Your instructions: Please repeat the lines below exactly. Begin with the line containing "ratio at 2.920%" and go on through the line containing "Fanout at 10".

Records excerpted from a collection:
[Start of section]
**config.mk**
```make
export PLATFORM = sky130hd
export DESIGN_NAME = dmac_unit
export DESIGN_NICKNAME = d
export VERILOG_FILES = /design/src/rtl/dmac_pkg.sv /design/src/rtl/dmac_halfmul.sv /design/src/rtl/dmac_combine.sv /design/src/rtl/dmac_unit.sv
export SDC_FILE = /design/constraint.sdc
export NUM_CORES = 2
export LEC_CHECK = 0
export BUFFER_PORTS_ARGS = -buffer_cell sky130_fd_sc_hd__buf_2
export CORE_MARGIN = 2
export CORE_UTILIZATION = 30
export DETAILED_ROUTE_END_ITERATION = 16
export GPL_TIMING_DRIVEN = 0
export SYNTH_ARGS = -nofsm -noshare
export SYNTH_HDL_FRONTEND = slang
export SYNTH_SLANG_ARGS = --single-unit
```
**constraint.sdc**
```tcl
create_clock -name clk -period 0.8 [get_ports clk]
set_clock_uncertainty 0.05 [all_clocks]
set_input_delay 0.04 -clock clk [delete_from_list [all_inputs] [get_ports clk]]
set_output_delay 0.04 -clock clk [all_outputs]
set_load 0.02 [all_outputs]
```
**src/rtl/dmac_pkg.sv**
```systemverilog
package dmac_pkg;

    // Arithmetic path selected by the subtract and accumulate controls
    typedef enum logic [1:0] {
        MODE_DIFF     = 2'd0,
        MODE_DIFF_ACC = 2'd1,
        MODE_SUM      = 2'd2,
        MODE_SUM_ACC  = 2'd3
    } dmac_mode_e;

    function automatic dmac_mode_e dmac_pick_mode(input logic sub, input logic acc_en);
        dmac_mode_e m;
        case ({sub, acc_en})
            2'b10:   m = MODE_DIFF;
            2'b11:   m = MODE_DIFF_ACC;
            2'b00:   m = MODE_SUM;
            default: m = MODE_SUM_ACC;
        endcase
        return m;
    endfunction

endpackage

```
**src/rtl/dmac_halfmul.sv**
```systemverilog
module dmac_halfmul #(
    parameter int HALF_W = 16
) (
    input  logic [2*HALF_W-1:0] a_i,
    input  logic [2*HALF_W-1:0] b_i,
    input  logic                swap_i,
    output logic [2*HALF_W-1:0] prod_first_o,
    output logic [2*HALF_W-1:0] prod_second_o
);
    localparam int W = 2 * HALF_W;

    logic [W-1:0] b_eff;
    logic [W-1:0] prods [2];

    // Swap exchanges the halves of the second operand
    always_comb begin
        if (swap_i) b_eff = {b_i[HALF_W-1:0], b_i[W-1:HALF_W]};
        else        b_eff = b_i;
    end

    // One signed lane multiplier per half
    for (genvar lane = 0; lane < 2; lane++) begin : g_lane
        logic [HALF_W-1:0] ah;
        logic [HALF_W-1:0] bh;
        logic [W-1:0]      ax;
        logic [W-1:0]      bx;
        always_comb begin
            ah = a_i[lane*HALF_W +: HALF_W];
            bh = b_eff[lane*HALF_W +: HALF_W];
            ax = {{HALF_W{ah[HALF_W-1]}}, ah};
            bx = {{HALF_W{bh[HALF_W-1]}}, bh};
            // Product of sign-extended values is exact in W bits
            prods[lane] = ax * bx;
        end
    end

    assign prod_first_o  = prods[0];
    assign prod_second_o = prods[1];

endmodule

```
**src/rtl/dmac_combine.sv**
```systemverilog
module dmac_combine
    import dmac_pkg::*;
#(
    parameter int WORD_W = 32
) (
    input  logic [WORD_W-1:0] prod_first_i,
    input  logic [WORD_W-1:0] prod_second_i,
    input  logic [WORD_W-1:0] acc_i,
    input  dmac_mode_e        mode_i,
    output logic [WORD_W-1:0] res_o,
    output logic              ovf_hit_o
);
    localparam int WIDE_W = 2 * WORD_W;
    localparam int MSB    = WORD_W - 1;

    logic [WORD_W-1:0] diff_w;
    logic [WORD_W-1:0] pair_w;
    logic [WORD_W-1:0] diff_acc_w;
    logic [WIDE_W-1:0] wide_sum;
    logic [WIDE_W-1:0] ext_first;
    logic [WIDE_W-1:0] ext_second;
    logic [WIDE_W-1:0] ext_acc;

    always_comb begin
        diff_w     = prod_first_i - prod_second_i;
        pair_w     = prod_first_i + prod_second_i;
        diff_acc_w = diff_w + acc_i;
        ext_first  = {{WORD_W{prod_first_i[MSB]}}, prod_first_i};
        ext_second = {{WORD_W{prod_second_i[MSB]}}, prod_second_i};
        ext_acc    = {{WORD_W{acc_i[MSB]}}, acc_i};
        wide_sum   = ext_first + ext_second + ext_acc;

        res_o     = diff_w;
        ovf_hit_o = 1'b0;
        case (mode_i)
            MODE_DIFF: begin
                res_o     = diff_w;
                ovf_hit_o = 1'b0;
            end
            MODE_DIFF_ACC: begin
                res_o     = diff_acc_w;
                ovf_hit_o = (diff_w[MSB] == acc_i[MSB]) && (diff_acc_w[MSB] != diff_w[MSB]);
            end
            MODE_SUM: begin
                res_o     = pair_w;
                ovf_hit_o = (prod_first_i[MSB] == prod_second_i[MSB])
                         && (pair_w[MSB] != prod_first_i[MSB]);
            end
            MODE_SUM_ACC: begin
                // Single decision from the exact three-term sum
                res_o     = wide_sum[WORD_W-1:0];
                ovf_hit_o = wide_sum[WIDE_W-1:WORD_W] != {WORD_W{wide_sum[MSB]}};
            end
            default: begin
                res_o     = diff_w;
                ovf_hit_o = 1'b0;
            end
        endcase
    end

endmodule

```
**src/rtl/dmac_unit.sv**
```systemverilog
module dmac_unit
    import dmac_pkg::*;
#(
    parameter int HALF_W = 16
) (
    input  logic                clk,
    input  logic                rst_n,
    input  logic                vld_i,
    input  logic                acc_en_i,
    input  logic                swap_i,
    input  logic                sub_i,
    input  logic                clr_i,
    input  logic [2*HALF_W-1:0] op_a_i,
    input  logic [2*HALF_W-1:0] op_b_i,
    input  logic [2*HALF_W-1:0] acc_i,
    output logic [2*HALF_W-1:0] res_o,
    output logic                ovf_o
);
    localparam int W = 2 * HALF_W;

    typedef struct packed {
        logic [W-1:0] res;
        logic         ovf;
    } dmac_state_t;

    dmac_state_t st_d, st_q;

    logic [W-1:0] prod_first, prod_second;
    logic [W-1:0] comb_res;
    logic         comb_hit;
    dmac_mode_e   mode;

    assign mode = dmac_pick_mode(sub_i, acc_en_i);

    dmac_halfmul #(.HALF_W(HALF_W)) u_mul (
        .a_i          (op_a_i),
        .b_i          (op_b_i),
        .swap_i       (swap_i),
        .prod_first_o (prod_first),
        .prod_second_o(prod_second)
    );

    dmac_combine #(.WORD_W(W)) u_comb (
        .prod_first_i (prod_first),
        .prod_second_i(prod_second),
        .acc_i        (acc_i),
        .mode_i       (mode),
        .res_o        (comb_res),
        .ovf_hit_o    (comb_hit)
    );

    always_comb begin
        st_d = st_q;
        if (vld_i) begin
            st_d.res = comb_res;
            st_d.ovf = st_q.ovf | comb_hit;
        end
        if (clr_i) st_d.ovf = 1'b0;
    end

    always_ff @(posedge clk or negedge rst_n) begin
        if (!rst_n) st_q <= '0;
        else        st_q <= st_d;
    end

    assign res_o = st_q.res;
    assign ovf_o = st_q.ovf;

    // Plain difference never raises a clear flag
    p_no_overflow_r3: assert property (@(posedge clk) disable iff (!rst_n)
        (vld_i && sub_i && !acc_en_i && !clr_i && !ovf_o) |=> !ovf_o);

    // Flag is sticky until cleared
    p_sticky_r9: assert property (@(posedge clk) disable iff (!rst_n)
        (ovf_o && !clr_i) |=> ovf_o);

    // Clear wins over any same-cycle set
    p_clear_wins_r10: assert property (@(posedge clk) disable iff (!rst_n)
        clr_i |=> !ovf_o);

    // Result holds without an accepted operation
    p_hold_r11: assert property (@(posedge clk) disable iff (!rst_n)
        !vld_i |=> $stable(res_o));

    // Flag only rises from an accepted operation
    p_rise_src_r11: assert property (@(posedge clk) disable iff (!rst_n)
        $rose(ovf_o) |-> $past(vld_i));

endmodule

```
==> impl_results.md <==
* Failing checks: negative hold slack, negative setup slack
* Drt initial violations at 1435
* Fin Hold WS at -0.1892 ns
* Ports at roughly 140
* Post-synthesis instance total at 3258
* Layout cells sized above 1 at 24.13%
* CP most frequent cell: fa_1
* WP data arrival at between 9 and 10 ns
* Max Cap Viol at 0
* Max Freq at 104.3 MHz
* Async SR Flop Fraction at 100.0%
* Die Footprint at 96760 sq um
* Vias at approximately 23000
* Post-layout nets at about 4500
* Final Slew Violations at 0
* Final HPWL DP at 74.00 mm
* CTS Root Buffer Type: clkbuf_16
* Dominant synthesized flop cell: dfrtp_1
* Number of global-route vias before repair at approximately 24000
* Die X at 311.1 microns
* DRC Markers at 0
* Drt wl/cell at between 15 and 20 microns
* Place WS at -10.06 ns
* Post-synthesis sequential area ratio at 2.920%
* Area growth, synth to finish at 26.17%
* Core area at 93330 sq um
* DRT Pass-1 Iters at 8
* Syn nets at 4180
* Relative slew slack at 37.57%
* Hold Crit Class: input port to asynchronous set/reset pin
* Clk Latency, worst-skew pair at 0.28 ns
* Area leader, netlist: fa_1
* Post-Route WL at 89.34 mm
* GRT Total Usage at 17.98%
* Final Cell Area at 35690 sq um
* CP max-delay cell: fa_2
* Initial antenna violation count at 16
* CTS Hold Buffers Added at 1
* Clock sinks at 33
* Critical path launch point type: input port
* Synth cell types at 83
* CTS buffer count at 5
* Initial Utilization at between 30% and 40%
* Row cnt at 112
* Synth Area per Inst at about 8.7 sq um
* DRT antenna net count at 0
* Die height at 311.1 microns
* H-tree depth at 2
* Synth warnings at 0
* Crit Path Max Fanout at 10
* Share of the synthesized area in the top cell type at roughly 37%
* # setup viols final at 66
* Worst setup margin at -8.785 ns
* Number of enable flip-flop cells after synthesis at 0
* Worst-path clk slew at 0.06 ns
* Cell area after synthesis at between 20000 and 30000 sq um
* Port bufs at 132
* Measured slew at the worst slew-check pin at 0.9365 ns
* GPL Wtd Cong at approximately 0.95
* GRT Residual Overflow at 0
* Critical path class: input port to flip-flop
* Tmin final at 9.585 ns
* Clock buffer depth at 2
* Endpoints failing hold at 33
* Cell Area, Placed at 31100 sq um
* CTS tree: done
* Largest net degree at the start of global routing at 34
* Crit path capture type: flip-flop
* Top cells by area, synth: fa_1, ha_1, inv_1, xnor2_1, nand2_1
* Post-DR vias/cell at 4.857
* First-pass GRT wire length at 136.8 mm
* Slowest stage delay, CP at approximately 0.57 ns
* Total negative slack at -227.13 ns
* Final worst path period share at 1198%
* Fill cell instance count of the final layout at 9356
* #FFs+latches synth at 33
* Req. time, crit path at about 0.93 ns
* Status: finished with violations
* RSZ-0062 raised after global routing: true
[End of section]
Finished exercise:
* Post-synthesis sequential area ratio at 2.920%
* Area growth, synth to finish at 26.17%
* Core area at 93330 sq um
* DRT Pass-1 Iters at 8
* Syn nets at 4180
* Relative slew slack at 37.57%
* Hold Crit Class: input port to asynchronous set/reset pin
* Clk Latency, worst-skew pair at 0.28 ns
* Area leader, netlist: fa_1
* Post-Route WL at 89.34 mm
* GRT Total Usage at 17.98%
* Final Cell Area at 35690 sq um
* CP max-delay cell: fa_2
* Initial antenna violation count at 16
* CTS Hold Buffers Added at 1
* Clock sinks at 33
* Critical path launch point type: input port
* Synth cell types at 83
* CTS buffer count at 5
* Initial Utilization at between 30% and 40%
* Row cnt at 112
* Synth Area per Inst at about 8.7 sq um
* DRT antenna net count at 0
* Die height at 311.1 microns
* H-tree depth at 2
* Synth warnings at 0
* Crit Path Max Fanout at 10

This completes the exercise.